Biochemical characterization of xylanase produced from Streptomyces sp. CS624 using an agro residue substrate

•A xylanase was produced from a Streptomyces strain using wheat bran as a substrate.•The 40kDa xylanase was stable in the pH range 4.5–10 and at temperatures below 50°C.•HPLC analysis showed its potential application in xylooligosaccharide production. An extracellular and cellulase-free xylanase (EX624) was produced by Streptomyces sp. CS624 using an agricultural residue (wheat bran) as a growth substrate. EX624 was purified from culture supernatant using ammonium sulfate precipitation, ion exchange and gel filtration chromatography. The SDS-PAGE and the zymogram analysis of the purified xylanase indicated molecular mass of 40kDa.
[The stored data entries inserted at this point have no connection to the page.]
`src/rtl/rmf_pkg.sv`:
```
// Package for the 3x3 RGB median filter: types, sizes and sort helpers.
package rmf_pkg;

    localparam int SAMPLE_W = 8;
    localparam int ROW_TAPS = 3;
    localparam int WIN_TAPS = ROW_TAPS * ROW_TAPS;

    typedef logic [SAMPLE_W-1:0] t_sample;
    typedef t_sample [WIN_TAPS-1:0] t_window;
    typedef t_sample [ROW_TAPS-1:0] t_triple;

    typedef struct packed {
        logic s1_en;
        logic s2_en;
        logic s3_en;
    } t_pipe_ctl;

    function automatic t_sample min2(input t_sample a, input t_sample b);
        return (a < b) ? a : b;
    endfunction

    function automatic t_sample max2(input t_sample a, input t_sample b);
        return (a < b) ? b : a;
    endfunction

    function automatic t_sample min3(input t_triple t);
        return min2(min2(t[0], t[1]), t[2]);
    endfunction

    function automatic t_sample max3(input t_triple t);
        return max2(max2(t[0], t[1]), t[2]);
    endfunction

    function automatic t_sample med3(input t_triple t);
        return max2(min2(t[0], t[1]), min2(max2(t[0], t[1]), t[2]));
    endfunction

    // ascending: [0] low, [1] mid, [2] high
    function automatic t_triple sort3(input t_triple t);
        t_triple s;
        s[0] = min3(t);
        s[1] = med3(t);
        s[2] = max3(t);
        return s;
    endfunction

endpackage

```
`src/rtl/rgb_median_filter_3x3_top.sv`:
```
// Top level of the 3x3 RGB median filter.
//
//  channel   handshake              payload
//  --------  ---------------------  ------------------------------------------
//  window    i_valid  / o_ready     i_pix_* : nine 24-bit BGR pixels
//  result    o_valid  / i_ready     o_median_red / _green / _blue, 8 bits each
//
// An accepted window moves through the row sort, column select and median of
// three registers in turn; o_valid rises when it reaches the last, and the
// result can leave from there. One window per clock is sustained with
// i_ready high. The three register stages each advance when empty or when
// the next stage advances, so bubbles close up; o_ready drops only when all
// three stages hold items and i_ready is low.
// Reset (synchronous, active low) clears the valid bits only; data
// registers load freely.
// A stall holds each full stage that cannot pass its item on; nothing is dropped or repeated.
module rgb_median_filter_3x3_top (
    input  logic        i_clk,
    input  logic        i_rst_n,
    // window channel
    input  logic        i_valid,
    output logic        o_ready,
    input  logic [23:0] i_pix_top_left,
    input  logic [23:0] i_pix_top_mid,
    input  logic [23:0] i_pix_top_right,
    input  logic [23:0] i_pix_mid_left,
    input  logic [23:0] i_pix_center,
    input  logic [23:0] i_pix_mid_right,
    input  logic [23:0] i_pix_bot_left,
    input  logic [23:0] i_pix_bot_mid,
    input  logic [23:0] i_pix_bot_right,
    // result channel
    output logic        o_valid,
    input  logic        i_ready,
    output logic [7:0]  o_median_red,
    output logic [7:0]  o_median_green,
    output logic [7:0]  o_median_blue
);
    import rmf_pkg::*;

    t_pipe_ctl  ctl;
    logic [23:0] pix [WIN_TAPS];
    t_window    win_red, win_green, win_blue;

    // raster order, row 0 first
    assign pix[0] = i_pix_top_left;
    assign pix[1] = i_pix_top_mid;
    assign pix[2] = i_pix_top_right;
    assign pix[3] = i_pix_mid_left;
    assign pix[4] = i_pix_center;
    assign pix[5] = i_pix_mid_right;
    assign pix[6] = i_pix_bot_left;
    assign pix[7] = i_pix_bot_mid;
    assign pix[8] = i_pix_bot_right;

    // split packed BGR: blue 7:0, green 15:8, red 23:16
    always_comb begin
        for (int k = 0; k < WIN_TAPS; k++) begin
            win_blue[k]  = pix[k][7:0];
            win_green[k] = pix[k][15:8];
            win_red[k]   = pix[k][23:16];
        end
    end

    rmf_pipe_ctrl u_ctrl (
        .i_clk       (i_clk),
        .i_rst_n     (i_rst_n),
        .i_in_valid  (i_valid),
        .i_out_ready (i_ready),
        .o_in_ready  (o_ready),
        .o_out_valid (o_valid),
        .o_ctl       (ctl)
    );

    // channels never mix: one independent datapath each
    rmf_chan_pipe u_red (
        .i_clk    (i_clk),
        .i_ctl    (ctl),
        .i_win    (win_red),
        .o_median (o_median_red)
    );

    rmf_chan_pipe u_green (
        .i_clk    (i_clk),
        .i_ctl    (ctl),
        .i_win    (win_green),
        .o_median (o_median_green)
    );

    rmf_chan_pipe u_blue (
        .i_clk    (i_clk),
        .i_ctl    (ctl),
        .i_win    (win_blue),
        .o_median (o_median_blue)
    );

endmodule

```
`src/rtl/rmf_pipe_ctrl.sv`:
```
// Valid bits and per-stage enables for the three-stage median pipeline.
module rmf_pipe_ctrl (
    input  logic               i_clk,
    input  logic               i_rst_n,
    input  logic               i_in_valid,
    input  logic               i_out_ready,
    output logic               o_in_ready,
    output logic               o_out_valid,
    output rmf_pkg::t_pipe_ctl o_ctl
);
    import rmf_pkg::*;

    logic r_v1, r_v2, r_v3;
    logic n_v1, n_v2, n_v3;
    t_pipe_ctl ctl;

    // a stage advances when it is empty or the one after it advances
    always_comb begin
        ctl.s3_en = !r_v3 || i_out_ready;
        ctl.s2_en = !r_v2 || ctl.s3_en;
        ctl.s1_en = !r_v1 || ctl.s2_en;
        n_v1 = ctl.s1_en ? i_in_valid : r_v1;
        n_v2 = ctl.s2_en ? r_v1 : r_v2;
        n_v3 = ctl.s3_en ? r_v2 : r_v3;
    end

    always_ff @(posedge i_clk) begin
        if (!i_rst_n) begin
            r_v1 <= 1'b0;
            r_v2 <= 1'b0;
            r_v3 <= 1'b0;
        end else begin
            r_v1 <= n_v1;
            r_v2 <= n_v2;
            r_v3 <= n_v3;
        end
    end

    assign o_ctl       = ctl;
    assign o_in_ready  = ctl.s1_en;
    assign o_out_valid = r_v3;

endmodule

```
`src/rtl/rmf_chan_pipe.sv`:
```
// One color channel: row sort, column select, final median of three.
module rmf_chan_pipe (
    input  logic               i_clk,
    input  rmf_pkg::t_pipe_ctl i_ctl,
    input  rmf_pkg::t_window   i_win,
    output rmf_pkg::t_sample   o_median
);
    import rmf_pkg::*;

    t_triple r_lo, r_mid, r_hi;   // stage 1: sorted rows, split by rank
    t_triple n_lo, n_mid, n_hi;
    t_triple r_cand;              // stage 2: max of lows, med of mids, min of highs
    t_triple n_cand;
    t_sample r_med;               // stage 3: result
    t_sample n_med;

    always_comb begin
        t_triple row;
        t_triple srt;
        for (int r = 0; r < ROW_TAPS; r++) begin
            for (int c = 0; c < ROW_TAPS; c++) begin
                row[c] = i_win[r*ROW_TAPS + c];
            end
            srt = sort3(row);
            n_lo[r]  = srt[0];
            n_mid[r] = srt[1];
            n_hi[r]  = srt[2];
        end
        n_cand[0] = max3(r_lo);
        n_cand[1] = med3(r_mid);
        n_cand[2] = min3(r_hi);
        n_med     = med3(r_cand);
    end

    always_ff @(posedge i_clk) begin
        if (i_ctl.s1_en) begin
            r_lo  <= n_lo;
            r_mid <= n_mid;
            r_hi  <= n_hi;
        end
        if (i_ctl.s2_en) begin
            r_cand <= n_cand;
        end
        if (i_ctl.s3_en) begin
            r_med <= n_med;
        end
    end

    assign o_median = r_med;

endmodule

```
`src/sv/ozmd_pkg.sv`:
```
// Shared types and constants for the optical-flow zero-motion detector.
// No dependencies; imported by every module of the block.
package ozmd_pkg;

  // Field widths
  localparam int unsigned FLOW_W   = 16;
  localparam int unsigned FRAME_W  = 16;
  localparam int unsigned GAIN_W   = 16;
  localparam int unsigned RATE_W   = 10;
  localparam int unsigned FOCAL_W  = 13;
  localparam int unsigned FSUM_W   = FOCAL_W + 1;
  localparam int unsigned CNT_W    = 11;
  localparam int unsigned SUM_W    = 26;
  localparam int unsigned CFG_W    = 16;
  localparam int unsigned CFG_IDX_W = 2;

  // Square sum and root widths
  localparam int unsigned SQ_W     = 32;
  localparam int unsigned ROOT_W   = SQ_W / 2;
  localparam int unsigned ROOT_CNT_W = $clog2(ROOT_W);

  // Shared multiplier operand and product widths
  localparam int unsigned MUL_A_W  = SUM_W;
  localparam int unsigned MUL_B_W  = 16;
  localparam int unsigned MUL_P_W  = MUL_A_W + MUL_B_W;

  // Decision compare widths
  localparam int unsigned LHS_W    = SUM_W + FSUM_W;
  localparam int unsigned GRATE_W  = GAIN_W + RATE_W;
  localparam int unsigned RHS_W    = GRATE_W + CNT_W + 4;

  // Limits
  localparam int unsigned MAX_FEATURES = 1024;
  localparam int unsigned MIN_VALID    = 10;
  localparam logic [CNT_W-1:0] COUNT_CAP =
    CNT_W'((MAX_FEATURES < 2047) ? MAX_FEATURES : 2047);
  localparam logic [SUM_W-1:0] SUM_MAX = {SUM_W{1'b1}};

  // Reset values of the configuration registers
  localparam logic [GAIN_W-1:0]  GAIN_RST  = GAIN_W'(179);
  localparam logic [RATE_W-1:0]  RATE_RST  = RATE_W'(20);
  localparam logic [FOCAL_W-1:0] FOCAL_RST = FOCAL_W'(460);

  // Configuration register indexes
  typedef enum logic [CFG_IDX_W-1:0] {
    CFG_GAIN    = 2'd0,
    CFG_RATE    = 2'd1,
    CFG_FOCAL_U = 2'd2,
    CFG_FOCAL_V = 2'd3
  } cfg_idx_t;

  // Control and status between sequencer and root unit
  typedef struct packed {
    logic            start;
    logic [SQ_W-1:0] radicand;
  } sqrt_req_t;

  typedef struct packed {
    logic              done;
    logic [ROOT_W-1:0] root;
  } sqrt_rsp_t;

endpackage

```
`src/sv/optical_flow_zero_motion_detect_unit.sv`:
```
// Top level of the optical-flow zero-motion detector: sequencer, state, config.
// Depends on ozmd_pkg, ozmd_mul (shared multiplier) and ozmd_sqrt (root unit).
//
// Usage:
//   Input: present one feature's flow (in_flow_x, in_flow_y, Q4.12), the
//   last-in-frame mark and the frame number, and raise start. The transaction
//   is taken at a clock edge with start high and busy low; busy then stays
//   high until the item is done.
//   A zero flow vector without the last mark leaves the block idle, busy low. A
//   nonzero vector is squared and added on the shared multiplier, then goes to
//   the square-root unit, which retires two radicand bits per cycle and hands
//   back the registered root. The last item of a frame adds three products on
//   the shared multiplier and one compare.
//   Output: on the last item of a frame, out_strobe is high for exactly one
//   cycle with out_is_still, out_valid_features and out_norm_total. The
//   receiver cannot stall; each result is taken in its strobe cycle.
//   Configuration: cfg_we with cfg_index and cfg_wdata writes the addressed
//   register; write only while busy is low.
//   Reset (synchronous, rst_n low): sum and count clear, registers return to
//   gain 179, rate 20, focal lengths 460, and the block is idle.
module optical_flow_zero_motion_detect_unit (
  input  logic                           clk,
  input  logic                           rst_n,
  input  logic                           start,
  output logic                           busy,
  input  logic signed [ozmd_pkg::FLOW_W-1:0]  in_flow_x,
  input  logic signed [ozmd_pkg::FLOW_W-1:0]  in_flow_y,
  input  logic                           in_last_in_frame,
  input  logic [ozmd_pkg::FRAME_W-1:0]   in_frame_number,
  output logic                           out_strobe,
  output logic                           out_is_still,
  output logic [ozmd_pkg::CNT_W-1:0]     out_valid_features,
  output logic [ozmd_pkg::SUM_W-1:0]     out_norm_total,
  input  logic                           cfg_we,
  input  logic [ozmd_pkg::CFG_IDX_W-1:0] cfg_index,
  input  logic [ozmd_pkg::CFG_W-1:0]     cfg_wdata
);
  import ozmd_pkg::*;

  typedef enum logic [3:0] {
    ST_IDLE,
    ST_MULX,
    ST_MULY,
    ST_ADDSQ,
    ST_ROOT,
    ST_DEC_L,
    ST_DEC_G,
    ST_DEC_C,
    ST_DEC_R
  } state_t;

  state_t               state_r,   state_nxt;
  logic [FLOW_W-1:0]    ax_r,      ax_nxt;
  logic [FLOW_W-1:0]    ay_r,      ay_nxt;
  logic                 last_r,    last_nxt;
  logic                 fgt1_r,    fgt1_nxt;
  logic [SQ_W-1:0]      sq_r,      sq_nxt;
  logic [LHS_W-1:0]     lhs_r,     lhs_nxt;
  logic [SUM_W-1:0]     acc_r,     acc_nxt;
  logic [CNT_W-1:0]     cnt_r,     cnt_nxt;
  logic [GAIN_W-1:0]    gain_r,    gain_nxt;
  logic [RATE_W-1:0]    rate_r,    rate_nxt;
  logic [FOCAL_W-1:0]   fu_r,      fu_nxt;
  logic [FOCAL_W-1:0]   fv_r,      fv_nxt;
  logic                 strobe_r,  strobe_nxt;
  logic                 still_r,   still_nxt;
  logic [CNT_W-1:0]     ocnt_r,    ocnt_nxt;
  logic [SUM_W-1:0]     osum_r,    osum_nxt;

  logic                 accept;
  logic                 mul_en;
  logic [MUL_A_W-1:0]   mul_a;
  logic [MUL_B_W-1:0]   mul_b;
  logic [MUL_P_W-1:0]   mul_p;
  sqrt_req_t            sq_req;
  sqrt_rsp_t            sq_rsp;
  logic [SUM_W:0]       acc_sum;
  logic [RHS_W-1:0]     rhs;
  logic                 still_dec;

  ozmd_mul u_mul (
    .clk  (clk),
    .en   (mul_en),
    .op_a (mul_a),
    .op_b (mul_b),
    .prod (mul_p)
  );

  ozmd_sqrt u_sqrt (
    .clk   (clk),
    .rst_n (rst_n),
    .req   (sq_req),
    .rsp   (sq_rsp)
  );

  assign accept = start && (state_r == ST_IDLE);
  assign busy   = (state_r != ST_IDLE);

  // Saturating norm sum and decision compare
  assign acc_sum   = (SUM_W+1)'(acc_r) + (SUM_W+1)'(sq_rsp.root);
  assign rhs       = {mul_p[RHS_W-5:0], 4'b0000};
  assign still_dec = (RHS_W'(lhs_r) < rhs) && fgt1_r
                     && (cnt_r > CNT_W'(MIN_VALID));

  // Select operands for the shared multiplier
  always_comb begin
    mul_en = 1'b0;
    mul_a  = '0;
    mul_b  = '0;
    unique case (state_r)
      ST_MULX: begin
        mul_en = 1'b1;
        mul_a  = MUL_A_W'(ax_r);
        mul_b  = ax_r;
      end
      ST_MULY: begin
        mul_en = 1'b1;
        mul_a  = MUL_A_W'(ay_r);
        mul_b  = ay_r;
      end
      ST_DEC_L: begin
        mul_en = 1'b1;
        mul_a  = acc_r;
        mul_b  = MUL_B_W'(FSUM_W'(fu_r) + FSUM_W'(fv_r));
      end
      ST_DEC_G: begin
        mul_en = 1'b1;
        mul_a  = MUL_A_W'(gain_r);
        mul_b  = MUL_B_W'(rate_r);
      end
      ST_DEC_C: begin
        mul_en = 1'b1;
        mul_a  = mul_p[GRATE_W-1:0];
        mul_b  = MUL_B_W'(cnt_r);
      end
      default: begin
        mul_en = 1'b0;
      end
    endcase
  end

  // Sequence one transaction; write configuration
  always_comb begin
    state_nxt  = state_r;
    ax_nxt     = ax_r;
    ay_nxt     = ay_r;
    last_nxt   = last_r;
    fgt1_nxt   = fgt1_r;
    sq_nxt     = sq_r;
    lhs_nxt    = lhs_r;
    acc_nxt    = acc_r;
    cnt_nxt    = cnt_r;
    gain_nxt   = gain_r;
    rate_nxt   = rate_r;
    fu_nxt     = fu_r;
    fv_nxt     = fv_r;
    strobe_nxt = 1'b0;
    still_nxt  = still_r;
    ocnt_nxt   = ocnt_r;
    osum_nxt   = osum_r;
    sq_req.start    = 1'b0;
    sq_req.radicand = sq_r + SQ_W'(mul_p);

    if (cfg_we) begin
      unique case (cfg_idx_t'(cfg_index))
        CFG_GAIN:    gain_nxt = cfg_wdata[GAIN_W-1:0];
        CFG_RATE:    rate_nxt = cfg_wdata[RATE_W-1:0];
        CFG_FOCAL_U: fu_nxt   = cfg_wdata[FOCAL_W-1:0];
        CFG_FOCAL_V: fv_nxt   = cfg_wdata[FOCAL_W-1:0];
        default:     gain_nxt = gain_r;
      endcase
    end

    unique case (state_r)
      ST_IDLE: begin
        if (accept) begin
          ax_nxt   = in_flow_x[FLOW_W-1] ? FLOW_W'(-in_flow_x) : in_flow_x;
          ay_nxt   = in_flow_y[FLOW_W-1] ? FLOW_W'(-in_flow_y) : in_flow_y;
          last_nxt = in_last_in_frame;
          fgt1_nxt = (in_frame_number > FRAME_W'(1));
          if ((in_flow_x != '0) || (in_flow_y != '0)) begin
            state_nxt = ST_MULX;
          end else if (in_last_in_frame) begin
            state_nxt = ST_DEC_L;
          end
        end
      end
      ST_MULX: begin
        state_nxt = ST_MULY;
      end
      ST_MULY: begin
        sq_nxt    = SQ_W'(mul_p);
        state_nxt = ST_ADDSQ;
      end
      ST_ADDSQ: begin
        sq_req.start = 1'b1;
        state_nxt    = ST_ROOT;
      end
      ST_ROOT: begin
        if (sq_rsp.done) begin
          acc_nxt = acc_sum[SUM_W] ? SUM_MAX : acc_sum[SUM_W-1:0];
          if (cnt_r < COUNT_CAP) begin
            cnt_nxt = cnt_r + 1'b1;
          end
          state_nxt = last_r ? ST_DEC_L : ST_IDLE;
        end
      end
      ST_DEC_L: begin
        state_nxt = ST_DEC_G;
      end
      ST_DEC_G: begin
        lhs_nxt   = mul_p[LHS_W-1:0];
        state_nxt = ST_DEC_C;
      end
      ST_DEC_C: begin
        state_nxt = ST_DEC_R;
      end
      ST_DEC_R: begin
        strobe_nxt = 1'b1;
        still_nxt  = still_dec;
        ocnt_nxt   = cnt_r;
        osum_nxt   = acc_r;
        acc_nxt    = '0;
        cnt_nxt    = '0;
        state_nxt  = ST_IDLE;
      end
      default: begin
        state_nxt = ST_IDLE;
      end
    endcase
  end

  // Hold state, configuration and registered outputs
  always_ff @(posedge clk) begin
    if (!rst_n) begin
      state_r  <= ST_IDLE;
      acc_r    <= '0;
      cnt_r    <= '0;
      gain_r   <= GAIN_RST;
      rate_r   <= RATE_RST;
      fu_r     <= FOCAL_RST;
      fv_r     <= FOCAL_RST;
      strobe_r <= 1'b0;
      still_r  <= 1'b0;
    end else begin
      state_r  <= state_nxt;
      acc_r    <= acc_nxt;
      cnt_r    <= cnt_nxt;
      gain_r   <= gain_nxt;
      rate_r   <= rate_nxt;
      fu_r     <= fu_nxt;
      fv_r     <= fv_nxt;
      strobe_r <= strobe_nxt;
      still_r  <= still_nxt;
    end
    ax_r   <= ax_nxt;
    ay_r   <= ay_nxt;
    last_r <= last_nxt;
    fgt1_r <= fgt1_nxt;
    sq_r   <= sq_nxt;
    lhs_r  <= lhs_nxt;
    ocnt_r <= ocnt_nxt;
    osum_r <= osum_nxt;
  end

  assign out_strobe         = strobe_r;
  assign out_is_still       = still_r;
  assign out_valid_features = ocnt_r;
  assign out_norm_total     = osum_r;

  // At most one result per transaction
  a_one_result: assert property (@(posedge clk) disable iff (!rst_n)
    out_strobe |=> !out_strobe)
    else $error("two results in a row");

  // The frame totals are cleared once a result goes out
  a_cleared: assert property (@(posedge clk) disable iff (!rst_n)
    out_strobe |-> ((acc_r == '0) && (cnt_r == '0)))
    else $error("sum or count not cleared after result");

  // The feature count never passes its cap
  a_cnt_cap: assert property (@(posedge clk) disable iff (!rst_n)
    cnt_r <= COUNT_CAP)
    else $error("valid count above cap");

  // The root unit only finishes while the sequencer waits for it
  a_root_wait: assert property (@(posedge clk) disable iff (!rst_n)
    sq_rsp.done |-> (state_r == ST_ROOT))
    else $error("root finished outside its wait state");

endmodule

```
`src/sv/ozmd_mul.sv`:
```
// Shared unsigned multiplier with a registered product.
// Depends on ozmd_pkg for operand and product widths.
module ozmd_mul (
  input  logic                         clk,
  input  logic                         en,
  input  logic [ozmd_pkg::MUL_A_W-1:0] op_a,
  input  logic [ozmd_pkg::MUL_B_W-1:0] op_b,
  output logic [ozmd_pkg::MUL_P_W-1:0] prod
);
  import ozmd_pkg::*;

  logic [MUL_P_W-1:0] prod_r;

  // Capture the product when the sequencer issues an operation
  always_ff @(posedge clk) begin
    if (en) begin
      prod_r <= MUL_P_W'(op_a) * MUL_P_W'(op_b);
    end
  end

  assign prod = prod_r;

endmodule

```
`src/sv/ozmd_sqrt.sv`:
```
// Iterative integer square root, two radicand bits per cycle.
// Depends on ozmd_pkg for widths and the request/response structs.
module ozmd_sqrt (
  input  logic                  clk,
  input  logic                  rst_n,
  input  ozmd_pkg::sqrt_req_t   req,
  output ozmd_pkg::sqrt_rsp_t   rsp
);
  import ozmd_pkg::*;

  logic                  run_r,  run_nxt;
  logic                  done_r, done_nxt;
  logic [ROOT_CNT_W-1:0] cnt_r,  cnt_nxt;
  logic [SQ_W-1:0]       rad_r,  rad_nxt;
  logic [ROOT_W:0]       rem_r,  rem_nxt;
  logic [ROOT_W-1:0]     root_r, root_nxt;
  logic [ROOT_W+2:0]     cand;
  logic [ROOT_W+2:0]     trial;

  // Bring down two bits and try to subtract 4*root+1
  always_comb begin
    cand     = {rem_r, rad_r[SQ_W-1 -: 2]};
    trial    = {1'b0, root_r, 2'b01};
    run_nxt  = run_r;
    done_nxt = 1'b0;
    cnt_nxt  = cnt_r;
    rad_nxt  = rad_r;
    rem_nxt  = rem_r;
    root_nxt = root_r;
    if (req.start) begin
      run_nxt  = 1'b1;
      cnt_nxt  = '0;
      rad_nxt  = req.radicand;
      rem_nxt  = '0;
      root_nxt = '0;
    end else if (run_r) begin
      rad_nxt = {rad_r[SQ_W-3:0], 2'b00};
      cnt_nxt = cnt_r + 1'b1;
      if (cand >= trial) begin
        rem_nxt  = (ROOT_W+1)'(cand - trial);
        root_nxt = {root_r[ROOT_W-2:0], 1'b1};
      end else begin
        rem_nxt  = (ROOT_W+1)'(cand);
        root_nxt = {root_r[ROOT_W-2:0], 1'b0};
      end
      if (cnt_r == ROOT_CNT_W'(ROOT_W - 1)) begin
        run_nxt  = 1'b0;
        done_nxt = 1'b1;
      end
    end
  end

  // Hold iteration state
  always_ff @(posedge clk) begin
    if (!rst_n) begin
      run_r  <= 1'b0;
      done_r <= 1'b0;
      cnt_r  <= '0;
    end else begin
      run_r  <= run_nxt;
      done_r <= done_nxt;
      cnt_r  <= cnt_nxt;
    end
    rad_r  <= rad_nxt;
    rem_r  <= rem_nxt;
    root_r <= root_nxt;
  end

  assign rsp.done = done_r;
  assign rsp.root = root_r;

  // A finished root never coincides with a running iteration
  a_done_idle: assert property (@(posedge clk) disable iff (!rst_n)
    done_r |-> !run_r)
    else $error("root done while still iterating");

  // A start always leads to a running iteration
  a_start_runs: assert property (@(posedge clk) disable iff (!rst_n)
    req.start |=> run_r)
    else $error("root unit did not start");

  // The step count only advances while running
  a_cnt_hold: assert property (@(posedge clk) disable iff (!rst_n)
    (!run_r && !req.start) |=> (cnt_r == $past(cnt_r)))
    else $error("root step count moved while idle");

endmodule

```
Biochemical characterization of the purified EX624 revealed its highest activity at a temperature of 60°C and pH 6.0. The xylanase was adequately stable in the pH range 4.5–10.0 and at temperatures ≤50°C. EX624 displayed enhanced activity in the presence of several metal ions including Fe2+, Co2+ and Ca2+. HPLC results showed that EX624 was not only able to hydrolyze commercially available pure beechwood xylan to xylose, xylobiose and xylotriose, but also abundantly available lignocellulosic agricultural residues in nature such as wheat bran to xylooligosaccharides.